CIC   05421
CENTRO DE INVESTIGACIONES CARDIOVASCULARES "DR. HORACIO EUGENIO CINGOLANI"
Unidad Ejecutora - UE
congresos y reuniones científicas
Título:
La inhibición de la fosfodiesterasa 5A (FDE5A) disminuye la actividad del intercambiador Na+/H+ miocárdico (NHE1) por activación de la fosfatasa PP2A
Autor/es:
DÍAZ RG; NOLLY MB; MASSARUTTI C; CASARINI MJ; GARCIARENA CD; ENNIS IL; CINGOLANI HE; PÉREZ NG
Reunión:
Congreso; LV Reunión Científica Anual de la Sociedad Argentina de Investigación Clínica (SAIC), en conjunto con la Reunión Científica 2010 de la Sociedad Argentina de Fisiología (SAFIS) y la XLII Reunión Científica de la Sociedad Argentina de Farmacología Experimen; 2010
Resumen:
Nuestro objetivo
fue profundizar la caracterización de la vía de señalización que vincula la
inhibición de FDE5A con la disminución de la actividad del NHE1 que hemos
reportado previamente. Se usaron músculos papilares aislados de rata. Se evaluó
actividad del NHE1 mediante recuperación del pHi (eflujo de H+:JH+) post-acidosis transitorias o sostenidas (pulso de
amonio). Se midió fosforilación de ERK1/2 (kinasas upstream NHE1) y del NHE1.
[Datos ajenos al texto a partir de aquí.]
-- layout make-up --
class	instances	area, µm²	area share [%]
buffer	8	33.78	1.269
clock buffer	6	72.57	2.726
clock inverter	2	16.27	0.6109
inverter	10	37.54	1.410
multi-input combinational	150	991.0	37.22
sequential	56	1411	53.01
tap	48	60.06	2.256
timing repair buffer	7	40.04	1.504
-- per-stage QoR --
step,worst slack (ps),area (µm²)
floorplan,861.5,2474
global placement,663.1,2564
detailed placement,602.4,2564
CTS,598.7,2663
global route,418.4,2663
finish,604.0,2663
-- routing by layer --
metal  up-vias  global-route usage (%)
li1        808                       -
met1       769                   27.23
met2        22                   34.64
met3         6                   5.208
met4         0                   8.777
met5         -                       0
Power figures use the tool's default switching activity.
La inhibición de FDE5A (1mM
sildenafil, S) no alteró el pHi basal (control 7.28±0.02 vs. S 7.28±0.02, n=4) ni la actividad del NHE1
post-acidosis transitoria [JH+: 1.01±0.13 (control, n=5) vs. 0.95±0.13 (S, n=4)
mM/min], pero disminuyó la recuperación del pHi post-acidosis
sostenida [JH+ 3.01±0.14 (control, n=13) vs 0.40±0.15 (S, n=4) mM/min, P<0.05). La acidosis sostenida aumentó la
fosforilación de ERK1/2 (155±11% del control sin acidosis, n=10, P<0.05). La
inhibición de MEK (10mM U0126)
kinasa activadora de ERK1/2, canceló el aumento de ERK1/2 (104±15% n=8) y
mimetizó el efecto de S sobre la función del NHE1 (JH+: 0.56±0.12 mM/min, n=4). Sin embargo, S no canceló la
activación de ERK1/2 (158±19%, n=7, P<0.05). Entonces pensamos que S podría
estar activando fosfatasas (PP1 y/o PP2A) que directamente defosforilen al NHE1
sin alterar ERK1/2. La inhibición conjunta de PP1 y PP2A (1 mM ácido okadaico) canceló el efecto de S sobre
el NHE1 (JH+: 2.51±0.14 mM/min, n=4). Similar resultado se obtuvo al inhibir sólo PP2A con
ácido okadaico en dosis menor (1nM) (JH+: 2.95±0.16 mM/min, n=4) o más específicamente con
endothall (100mM) (JH+: 3.00±0.16 mM/min, n=4). Consistentemente, la
acidosis aumentó la fosforilación del NHE1 (139±6% del control sin acidosis,
n=4, P<0.05), S canceló este efecto (109±5%, n=4) y endothall revirtió la
acción de S (136±6%, n=4, P<0.05). Los resultados permiten sugerir que la
inhibición de FDE5A disminuye la fosforilación y la actividad del NHE1 mediante
un mecanismo que involucra activación de PP2A.